Task instructions:
Figure out how many lines in the records below hold the string "rdata". That number alone is the answer.

The data:
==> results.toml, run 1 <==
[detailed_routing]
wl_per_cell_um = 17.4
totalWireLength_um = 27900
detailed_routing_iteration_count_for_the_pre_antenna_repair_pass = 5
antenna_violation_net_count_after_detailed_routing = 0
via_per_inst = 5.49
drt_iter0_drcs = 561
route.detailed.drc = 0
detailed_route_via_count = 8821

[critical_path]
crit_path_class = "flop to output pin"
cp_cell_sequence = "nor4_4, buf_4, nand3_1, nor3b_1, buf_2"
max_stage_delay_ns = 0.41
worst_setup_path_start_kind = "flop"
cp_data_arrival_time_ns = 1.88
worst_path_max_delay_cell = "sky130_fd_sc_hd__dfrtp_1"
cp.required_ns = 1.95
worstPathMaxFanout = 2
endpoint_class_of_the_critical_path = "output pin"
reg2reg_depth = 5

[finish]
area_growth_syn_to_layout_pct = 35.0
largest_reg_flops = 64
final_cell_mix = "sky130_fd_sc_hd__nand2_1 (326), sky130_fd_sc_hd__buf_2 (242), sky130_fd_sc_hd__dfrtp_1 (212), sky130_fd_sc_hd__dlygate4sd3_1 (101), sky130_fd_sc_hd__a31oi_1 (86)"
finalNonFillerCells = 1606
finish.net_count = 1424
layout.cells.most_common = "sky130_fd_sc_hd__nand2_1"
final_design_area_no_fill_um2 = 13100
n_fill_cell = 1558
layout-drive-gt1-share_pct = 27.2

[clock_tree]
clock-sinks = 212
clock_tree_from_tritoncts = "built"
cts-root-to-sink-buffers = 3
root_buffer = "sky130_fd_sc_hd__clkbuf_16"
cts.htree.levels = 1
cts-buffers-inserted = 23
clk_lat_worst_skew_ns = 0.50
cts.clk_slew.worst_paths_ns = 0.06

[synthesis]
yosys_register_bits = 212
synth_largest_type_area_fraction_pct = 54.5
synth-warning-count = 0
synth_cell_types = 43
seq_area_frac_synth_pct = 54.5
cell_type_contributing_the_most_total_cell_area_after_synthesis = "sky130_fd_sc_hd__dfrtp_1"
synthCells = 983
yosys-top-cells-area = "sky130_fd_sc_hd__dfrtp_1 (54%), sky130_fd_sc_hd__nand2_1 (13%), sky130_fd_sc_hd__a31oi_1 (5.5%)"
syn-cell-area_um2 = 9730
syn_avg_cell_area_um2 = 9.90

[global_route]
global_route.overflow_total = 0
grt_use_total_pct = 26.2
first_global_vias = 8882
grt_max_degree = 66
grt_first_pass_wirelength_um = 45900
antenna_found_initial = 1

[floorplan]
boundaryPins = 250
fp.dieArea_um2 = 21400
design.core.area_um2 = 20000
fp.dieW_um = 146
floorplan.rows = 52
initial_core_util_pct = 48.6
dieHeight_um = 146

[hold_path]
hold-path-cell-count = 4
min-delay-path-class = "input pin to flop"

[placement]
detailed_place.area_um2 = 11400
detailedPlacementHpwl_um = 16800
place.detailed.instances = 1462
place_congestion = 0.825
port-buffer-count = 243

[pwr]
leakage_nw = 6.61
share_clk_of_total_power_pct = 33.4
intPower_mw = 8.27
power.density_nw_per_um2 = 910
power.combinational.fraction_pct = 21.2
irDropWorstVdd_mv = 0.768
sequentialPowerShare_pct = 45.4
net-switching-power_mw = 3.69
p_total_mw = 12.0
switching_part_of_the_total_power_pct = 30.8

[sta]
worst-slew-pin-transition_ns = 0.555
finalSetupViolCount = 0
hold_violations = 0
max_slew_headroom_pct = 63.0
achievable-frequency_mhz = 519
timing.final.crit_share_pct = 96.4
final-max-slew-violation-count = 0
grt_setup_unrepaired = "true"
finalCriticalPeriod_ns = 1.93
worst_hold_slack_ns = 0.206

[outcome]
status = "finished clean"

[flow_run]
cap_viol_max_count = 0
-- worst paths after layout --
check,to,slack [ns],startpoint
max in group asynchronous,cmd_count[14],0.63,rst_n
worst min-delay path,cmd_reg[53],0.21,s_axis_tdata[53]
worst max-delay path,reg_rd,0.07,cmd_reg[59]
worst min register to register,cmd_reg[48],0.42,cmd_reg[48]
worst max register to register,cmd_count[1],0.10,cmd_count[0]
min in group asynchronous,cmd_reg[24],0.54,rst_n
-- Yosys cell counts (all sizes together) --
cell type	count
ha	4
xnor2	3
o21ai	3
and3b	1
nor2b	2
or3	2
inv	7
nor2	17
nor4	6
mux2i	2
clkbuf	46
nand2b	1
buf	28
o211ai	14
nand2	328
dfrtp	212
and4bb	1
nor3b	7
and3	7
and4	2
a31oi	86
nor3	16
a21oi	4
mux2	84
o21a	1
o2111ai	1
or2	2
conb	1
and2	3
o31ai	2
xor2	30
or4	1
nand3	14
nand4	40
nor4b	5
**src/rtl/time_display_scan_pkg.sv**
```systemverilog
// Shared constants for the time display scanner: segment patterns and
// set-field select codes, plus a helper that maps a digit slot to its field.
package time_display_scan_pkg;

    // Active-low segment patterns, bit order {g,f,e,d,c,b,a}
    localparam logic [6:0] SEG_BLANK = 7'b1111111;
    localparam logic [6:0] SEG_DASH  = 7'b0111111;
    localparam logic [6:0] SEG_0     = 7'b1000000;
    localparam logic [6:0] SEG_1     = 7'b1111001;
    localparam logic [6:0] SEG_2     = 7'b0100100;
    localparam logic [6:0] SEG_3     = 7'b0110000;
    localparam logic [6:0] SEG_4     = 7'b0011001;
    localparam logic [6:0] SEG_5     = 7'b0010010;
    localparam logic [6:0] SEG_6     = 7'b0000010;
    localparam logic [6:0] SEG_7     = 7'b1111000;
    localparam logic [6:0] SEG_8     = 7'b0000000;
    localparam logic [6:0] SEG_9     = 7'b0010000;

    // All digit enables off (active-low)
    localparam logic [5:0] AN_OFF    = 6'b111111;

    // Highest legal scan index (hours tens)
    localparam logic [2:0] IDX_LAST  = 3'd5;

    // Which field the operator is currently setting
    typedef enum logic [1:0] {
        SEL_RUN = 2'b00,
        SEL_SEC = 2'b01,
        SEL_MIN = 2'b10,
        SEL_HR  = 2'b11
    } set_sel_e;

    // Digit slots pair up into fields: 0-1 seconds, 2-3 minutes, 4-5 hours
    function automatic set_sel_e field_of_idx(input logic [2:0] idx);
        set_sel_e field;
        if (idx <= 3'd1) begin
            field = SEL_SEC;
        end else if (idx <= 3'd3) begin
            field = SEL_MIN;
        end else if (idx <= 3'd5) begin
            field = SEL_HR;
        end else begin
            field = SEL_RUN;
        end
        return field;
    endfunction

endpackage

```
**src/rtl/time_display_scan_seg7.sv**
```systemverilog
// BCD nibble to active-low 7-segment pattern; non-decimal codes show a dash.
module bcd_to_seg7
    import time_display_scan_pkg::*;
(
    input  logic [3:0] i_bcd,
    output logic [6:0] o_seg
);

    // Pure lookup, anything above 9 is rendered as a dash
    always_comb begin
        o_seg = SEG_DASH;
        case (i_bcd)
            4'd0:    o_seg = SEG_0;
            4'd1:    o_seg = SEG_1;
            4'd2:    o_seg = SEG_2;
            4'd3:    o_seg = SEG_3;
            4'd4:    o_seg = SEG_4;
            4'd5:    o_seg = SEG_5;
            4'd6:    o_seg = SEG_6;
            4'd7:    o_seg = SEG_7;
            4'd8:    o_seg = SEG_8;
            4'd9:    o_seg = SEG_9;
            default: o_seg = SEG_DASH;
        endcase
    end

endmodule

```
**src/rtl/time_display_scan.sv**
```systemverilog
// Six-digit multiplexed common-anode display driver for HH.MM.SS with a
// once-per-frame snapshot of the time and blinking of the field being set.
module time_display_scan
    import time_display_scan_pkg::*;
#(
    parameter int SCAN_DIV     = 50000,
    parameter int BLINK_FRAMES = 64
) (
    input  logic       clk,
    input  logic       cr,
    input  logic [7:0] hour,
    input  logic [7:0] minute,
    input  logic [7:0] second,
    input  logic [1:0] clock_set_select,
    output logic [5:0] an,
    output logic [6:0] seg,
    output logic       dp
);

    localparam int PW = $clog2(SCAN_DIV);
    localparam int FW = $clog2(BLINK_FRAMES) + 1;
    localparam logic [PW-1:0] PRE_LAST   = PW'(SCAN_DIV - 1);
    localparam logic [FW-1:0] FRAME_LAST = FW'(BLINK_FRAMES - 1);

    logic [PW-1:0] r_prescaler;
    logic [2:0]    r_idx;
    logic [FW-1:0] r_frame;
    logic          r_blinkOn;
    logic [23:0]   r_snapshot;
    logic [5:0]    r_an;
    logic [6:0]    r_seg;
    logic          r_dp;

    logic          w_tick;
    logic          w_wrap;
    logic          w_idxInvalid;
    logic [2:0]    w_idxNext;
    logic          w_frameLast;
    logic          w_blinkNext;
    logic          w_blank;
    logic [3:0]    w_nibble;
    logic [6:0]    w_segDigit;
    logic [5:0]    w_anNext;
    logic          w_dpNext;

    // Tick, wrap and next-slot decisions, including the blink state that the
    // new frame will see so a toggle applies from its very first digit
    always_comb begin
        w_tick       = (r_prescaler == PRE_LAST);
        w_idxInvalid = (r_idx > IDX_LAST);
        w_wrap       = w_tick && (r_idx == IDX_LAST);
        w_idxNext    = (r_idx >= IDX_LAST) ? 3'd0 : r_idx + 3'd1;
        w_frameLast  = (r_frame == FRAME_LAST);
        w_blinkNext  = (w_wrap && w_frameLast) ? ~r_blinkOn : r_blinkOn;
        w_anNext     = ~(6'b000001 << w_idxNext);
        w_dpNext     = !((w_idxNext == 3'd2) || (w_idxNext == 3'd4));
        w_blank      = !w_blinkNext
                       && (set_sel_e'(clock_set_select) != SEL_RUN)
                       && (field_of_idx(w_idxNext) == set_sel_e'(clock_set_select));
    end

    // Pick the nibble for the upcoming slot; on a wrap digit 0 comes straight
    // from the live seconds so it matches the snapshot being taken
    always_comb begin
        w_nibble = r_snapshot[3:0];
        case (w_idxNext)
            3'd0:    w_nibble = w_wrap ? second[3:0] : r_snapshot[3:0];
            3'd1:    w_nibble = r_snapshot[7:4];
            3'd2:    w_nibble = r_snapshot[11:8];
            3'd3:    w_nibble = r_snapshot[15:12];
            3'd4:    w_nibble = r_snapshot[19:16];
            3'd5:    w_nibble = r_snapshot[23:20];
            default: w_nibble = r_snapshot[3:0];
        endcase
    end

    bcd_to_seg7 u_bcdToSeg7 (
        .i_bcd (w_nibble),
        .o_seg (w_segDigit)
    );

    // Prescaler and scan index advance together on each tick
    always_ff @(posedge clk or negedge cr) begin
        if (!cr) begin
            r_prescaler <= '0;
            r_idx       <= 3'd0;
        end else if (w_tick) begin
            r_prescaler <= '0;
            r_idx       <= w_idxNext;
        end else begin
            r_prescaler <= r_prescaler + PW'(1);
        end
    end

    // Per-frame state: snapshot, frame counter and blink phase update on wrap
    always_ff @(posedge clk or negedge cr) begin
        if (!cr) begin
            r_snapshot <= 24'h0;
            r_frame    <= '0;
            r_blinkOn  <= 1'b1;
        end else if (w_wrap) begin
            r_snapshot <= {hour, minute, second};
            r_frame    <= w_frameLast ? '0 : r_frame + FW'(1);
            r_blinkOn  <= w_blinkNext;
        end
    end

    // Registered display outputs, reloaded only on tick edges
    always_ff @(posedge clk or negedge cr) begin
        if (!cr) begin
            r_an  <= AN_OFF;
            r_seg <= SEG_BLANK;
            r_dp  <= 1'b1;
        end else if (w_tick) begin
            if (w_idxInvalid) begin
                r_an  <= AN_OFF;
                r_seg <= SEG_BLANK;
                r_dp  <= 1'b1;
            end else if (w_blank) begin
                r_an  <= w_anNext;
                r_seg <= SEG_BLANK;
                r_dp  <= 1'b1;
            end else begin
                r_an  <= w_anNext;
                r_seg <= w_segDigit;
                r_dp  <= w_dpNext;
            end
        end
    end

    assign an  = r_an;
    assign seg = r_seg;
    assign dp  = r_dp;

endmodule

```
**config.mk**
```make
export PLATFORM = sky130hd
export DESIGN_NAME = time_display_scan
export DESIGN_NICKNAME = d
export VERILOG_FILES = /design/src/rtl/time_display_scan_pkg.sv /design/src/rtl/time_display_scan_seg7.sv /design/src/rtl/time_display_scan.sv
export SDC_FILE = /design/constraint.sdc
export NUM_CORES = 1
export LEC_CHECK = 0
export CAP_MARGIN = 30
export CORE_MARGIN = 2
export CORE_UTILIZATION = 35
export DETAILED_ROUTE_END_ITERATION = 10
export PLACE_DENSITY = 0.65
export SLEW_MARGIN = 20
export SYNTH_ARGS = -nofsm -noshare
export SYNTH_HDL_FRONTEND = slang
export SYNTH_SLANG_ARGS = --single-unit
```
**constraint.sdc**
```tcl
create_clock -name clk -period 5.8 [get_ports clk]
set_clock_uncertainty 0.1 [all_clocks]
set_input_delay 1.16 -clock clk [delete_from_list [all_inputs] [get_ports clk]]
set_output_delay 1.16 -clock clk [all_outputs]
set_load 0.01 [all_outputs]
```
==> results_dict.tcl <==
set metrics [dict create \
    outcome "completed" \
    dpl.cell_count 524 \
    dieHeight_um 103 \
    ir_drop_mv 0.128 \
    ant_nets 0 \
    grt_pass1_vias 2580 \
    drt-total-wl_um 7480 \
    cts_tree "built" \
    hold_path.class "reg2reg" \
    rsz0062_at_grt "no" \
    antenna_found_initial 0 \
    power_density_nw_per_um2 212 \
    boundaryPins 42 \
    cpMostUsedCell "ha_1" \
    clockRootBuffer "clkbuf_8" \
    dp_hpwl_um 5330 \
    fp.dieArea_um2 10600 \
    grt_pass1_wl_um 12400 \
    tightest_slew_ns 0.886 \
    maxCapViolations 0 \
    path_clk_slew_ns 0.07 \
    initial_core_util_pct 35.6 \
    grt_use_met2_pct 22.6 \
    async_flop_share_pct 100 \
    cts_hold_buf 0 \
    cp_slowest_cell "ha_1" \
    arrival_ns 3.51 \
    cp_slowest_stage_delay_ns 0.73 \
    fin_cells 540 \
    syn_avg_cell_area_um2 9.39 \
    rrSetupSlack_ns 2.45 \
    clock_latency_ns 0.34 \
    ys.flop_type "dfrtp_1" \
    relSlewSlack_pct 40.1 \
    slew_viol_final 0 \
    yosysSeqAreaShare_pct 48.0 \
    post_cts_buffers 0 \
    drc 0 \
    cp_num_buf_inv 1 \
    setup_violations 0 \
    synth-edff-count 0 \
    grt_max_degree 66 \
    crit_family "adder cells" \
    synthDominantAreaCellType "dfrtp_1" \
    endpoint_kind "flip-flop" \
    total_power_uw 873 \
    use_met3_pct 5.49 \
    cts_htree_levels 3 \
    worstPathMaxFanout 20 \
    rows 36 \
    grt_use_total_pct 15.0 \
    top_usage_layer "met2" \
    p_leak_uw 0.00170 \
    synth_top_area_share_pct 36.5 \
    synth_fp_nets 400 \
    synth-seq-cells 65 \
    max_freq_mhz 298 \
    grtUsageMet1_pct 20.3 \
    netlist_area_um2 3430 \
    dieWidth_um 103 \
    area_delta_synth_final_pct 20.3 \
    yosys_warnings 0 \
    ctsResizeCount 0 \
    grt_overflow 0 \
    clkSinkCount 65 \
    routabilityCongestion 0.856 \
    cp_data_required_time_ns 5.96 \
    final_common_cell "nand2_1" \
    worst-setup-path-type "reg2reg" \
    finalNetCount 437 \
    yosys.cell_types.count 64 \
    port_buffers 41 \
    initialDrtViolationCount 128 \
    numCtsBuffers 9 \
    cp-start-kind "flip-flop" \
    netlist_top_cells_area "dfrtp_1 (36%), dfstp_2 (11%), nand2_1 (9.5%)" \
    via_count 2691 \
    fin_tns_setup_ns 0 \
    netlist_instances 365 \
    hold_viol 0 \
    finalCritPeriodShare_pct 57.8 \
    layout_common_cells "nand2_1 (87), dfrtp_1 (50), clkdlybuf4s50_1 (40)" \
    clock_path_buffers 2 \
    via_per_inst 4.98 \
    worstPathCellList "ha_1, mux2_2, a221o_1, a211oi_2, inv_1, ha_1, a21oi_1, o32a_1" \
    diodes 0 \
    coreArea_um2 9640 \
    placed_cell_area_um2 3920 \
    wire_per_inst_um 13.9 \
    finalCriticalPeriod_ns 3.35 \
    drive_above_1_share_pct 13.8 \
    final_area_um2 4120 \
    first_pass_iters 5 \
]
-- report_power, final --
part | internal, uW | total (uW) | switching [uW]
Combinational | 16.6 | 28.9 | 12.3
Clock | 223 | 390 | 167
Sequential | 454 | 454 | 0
--
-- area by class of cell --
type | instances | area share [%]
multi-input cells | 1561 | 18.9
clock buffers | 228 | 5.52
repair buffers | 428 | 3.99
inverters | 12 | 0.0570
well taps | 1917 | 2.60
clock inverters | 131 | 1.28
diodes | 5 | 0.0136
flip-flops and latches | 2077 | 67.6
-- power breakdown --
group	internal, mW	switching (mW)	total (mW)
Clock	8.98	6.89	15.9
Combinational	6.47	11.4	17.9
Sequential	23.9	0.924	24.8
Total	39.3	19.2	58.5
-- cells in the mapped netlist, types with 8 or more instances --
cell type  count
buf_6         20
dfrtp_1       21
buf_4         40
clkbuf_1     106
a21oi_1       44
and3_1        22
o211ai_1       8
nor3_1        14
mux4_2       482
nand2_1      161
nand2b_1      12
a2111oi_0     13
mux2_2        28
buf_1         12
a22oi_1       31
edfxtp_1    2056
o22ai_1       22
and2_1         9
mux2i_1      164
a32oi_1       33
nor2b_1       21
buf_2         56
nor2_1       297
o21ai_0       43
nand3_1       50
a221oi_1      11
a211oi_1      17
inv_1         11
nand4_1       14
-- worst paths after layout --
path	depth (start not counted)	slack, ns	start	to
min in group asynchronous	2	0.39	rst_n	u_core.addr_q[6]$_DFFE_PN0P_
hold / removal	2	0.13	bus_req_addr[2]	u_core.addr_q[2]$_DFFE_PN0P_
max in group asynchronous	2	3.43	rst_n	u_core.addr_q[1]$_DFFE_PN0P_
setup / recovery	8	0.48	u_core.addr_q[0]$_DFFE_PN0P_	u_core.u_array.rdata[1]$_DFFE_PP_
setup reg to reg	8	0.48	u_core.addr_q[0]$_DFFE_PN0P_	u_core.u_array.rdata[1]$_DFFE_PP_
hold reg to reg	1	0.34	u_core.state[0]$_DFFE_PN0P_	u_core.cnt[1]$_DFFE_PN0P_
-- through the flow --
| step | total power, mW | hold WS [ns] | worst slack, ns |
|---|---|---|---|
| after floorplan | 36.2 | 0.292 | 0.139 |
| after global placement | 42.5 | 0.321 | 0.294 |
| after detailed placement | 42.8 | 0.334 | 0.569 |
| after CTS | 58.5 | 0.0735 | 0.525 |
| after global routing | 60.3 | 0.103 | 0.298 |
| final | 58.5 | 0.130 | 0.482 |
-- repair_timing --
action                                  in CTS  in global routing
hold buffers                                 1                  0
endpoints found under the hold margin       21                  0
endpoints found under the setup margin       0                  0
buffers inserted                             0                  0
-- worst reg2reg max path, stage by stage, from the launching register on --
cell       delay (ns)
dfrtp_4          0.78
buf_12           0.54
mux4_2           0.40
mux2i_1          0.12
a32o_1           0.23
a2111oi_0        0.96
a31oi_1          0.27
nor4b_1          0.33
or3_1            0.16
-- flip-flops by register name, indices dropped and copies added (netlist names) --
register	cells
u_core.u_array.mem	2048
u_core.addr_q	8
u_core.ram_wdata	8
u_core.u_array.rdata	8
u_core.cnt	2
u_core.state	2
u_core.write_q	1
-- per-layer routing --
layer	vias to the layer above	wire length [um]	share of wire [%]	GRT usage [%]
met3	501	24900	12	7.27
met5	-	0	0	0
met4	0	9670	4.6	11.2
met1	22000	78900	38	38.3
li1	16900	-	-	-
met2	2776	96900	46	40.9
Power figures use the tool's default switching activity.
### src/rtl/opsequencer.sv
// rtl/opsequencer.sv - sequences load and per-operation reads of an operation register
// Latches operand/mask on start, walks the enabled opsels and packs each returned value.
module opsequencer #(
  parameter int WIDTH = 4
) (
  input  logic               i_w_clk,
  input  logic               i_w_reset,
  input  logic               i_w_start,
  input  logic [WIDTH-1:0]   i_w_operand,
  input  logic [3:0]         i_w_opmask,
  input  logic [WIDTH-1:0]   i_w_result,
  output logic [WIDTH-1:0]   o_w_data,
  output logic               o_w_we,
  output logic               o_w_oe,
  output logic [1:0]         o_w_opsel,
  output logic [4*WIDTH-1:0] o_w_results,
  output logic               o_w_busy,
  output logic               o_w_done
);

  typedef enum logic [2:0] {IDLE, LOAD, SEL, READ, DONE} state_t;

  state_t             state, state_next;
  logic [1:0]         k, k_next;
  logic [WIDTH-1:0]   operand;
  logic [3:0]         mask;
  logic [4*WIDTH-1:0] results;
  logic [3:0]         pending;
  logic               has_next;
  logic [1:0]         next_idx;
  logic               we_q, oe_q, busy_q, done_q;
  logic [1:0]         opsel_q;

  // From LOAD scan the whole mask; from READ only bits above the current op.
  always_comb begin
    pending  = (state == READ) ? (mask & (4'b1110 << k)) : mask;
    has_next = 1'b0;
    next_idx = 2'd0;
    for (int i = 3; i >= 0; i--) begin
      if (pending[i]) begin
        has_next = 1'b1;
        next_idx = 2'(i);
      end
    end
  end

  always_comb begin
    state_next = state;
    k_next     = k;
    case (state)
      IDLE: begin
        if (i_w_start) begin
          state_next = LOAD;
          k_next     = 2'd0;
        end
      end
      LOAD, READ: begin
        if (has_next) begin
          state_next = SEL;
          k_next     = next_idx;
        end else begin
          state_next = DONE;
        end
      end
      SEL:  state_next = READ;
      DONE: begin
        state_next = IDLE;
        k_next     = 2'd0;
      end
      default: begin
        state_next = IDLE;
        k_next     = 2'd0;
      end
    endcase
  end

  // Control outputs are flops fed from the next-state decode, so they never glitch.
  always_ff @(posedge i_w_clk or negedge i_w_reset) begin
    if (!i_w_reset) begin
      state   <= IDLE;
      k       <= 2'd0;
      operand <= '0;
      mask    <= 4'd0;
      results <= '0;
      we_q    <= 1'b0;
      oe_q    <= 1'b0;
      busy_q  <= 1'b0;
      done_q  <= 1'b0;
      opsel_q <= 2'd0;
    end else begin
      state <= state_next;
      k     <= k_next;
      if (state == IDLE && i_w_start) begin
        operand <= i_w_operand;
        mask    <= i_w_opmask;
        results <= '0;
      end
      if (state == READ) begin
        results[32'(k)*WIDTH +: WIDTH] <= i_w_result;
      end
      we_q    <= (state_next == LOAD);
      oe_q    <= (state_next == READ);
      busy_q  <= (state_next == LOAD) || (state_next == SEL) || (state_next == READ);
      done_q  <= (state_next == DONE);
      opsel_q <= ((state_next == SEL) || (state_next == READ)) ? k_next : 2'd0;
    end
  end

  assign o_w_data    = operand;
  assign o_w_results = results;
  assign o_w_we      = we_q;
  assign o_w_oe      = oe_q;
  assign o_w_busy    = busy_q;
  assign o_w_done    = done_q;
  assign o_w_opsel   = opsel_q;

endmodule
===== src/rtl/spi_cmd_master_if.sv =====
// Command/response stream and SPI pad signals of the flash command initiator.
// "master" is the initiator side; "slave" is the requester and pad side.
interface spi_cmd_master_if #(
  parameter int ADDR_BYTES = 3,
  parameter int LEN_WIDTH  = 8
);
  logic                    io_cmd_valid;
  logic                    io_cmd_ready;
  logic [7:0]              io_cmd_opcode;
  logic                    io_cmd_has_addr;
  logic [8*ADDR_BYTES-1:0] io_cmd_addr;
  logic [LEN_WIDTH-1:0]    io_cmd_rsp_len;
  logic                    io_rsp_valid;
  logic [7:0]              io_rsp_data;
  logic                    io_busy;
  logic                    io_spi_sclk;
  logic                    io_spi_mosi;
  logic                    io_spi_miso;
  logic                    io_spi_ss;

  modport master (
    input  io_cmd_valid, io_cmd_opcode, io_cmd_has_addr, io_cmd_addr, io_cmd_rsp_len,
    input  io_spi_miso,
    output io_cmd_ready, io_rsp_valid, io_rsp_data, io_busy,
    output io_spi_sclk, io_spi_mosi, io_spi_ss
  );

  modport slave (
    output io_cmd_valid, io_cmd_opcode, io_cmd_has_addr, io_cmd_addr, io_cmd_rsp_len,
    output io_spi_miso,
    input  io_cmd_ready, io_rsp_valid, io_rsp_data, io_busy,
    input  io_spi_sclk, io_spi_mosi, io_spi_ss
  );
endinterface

Written reply:
3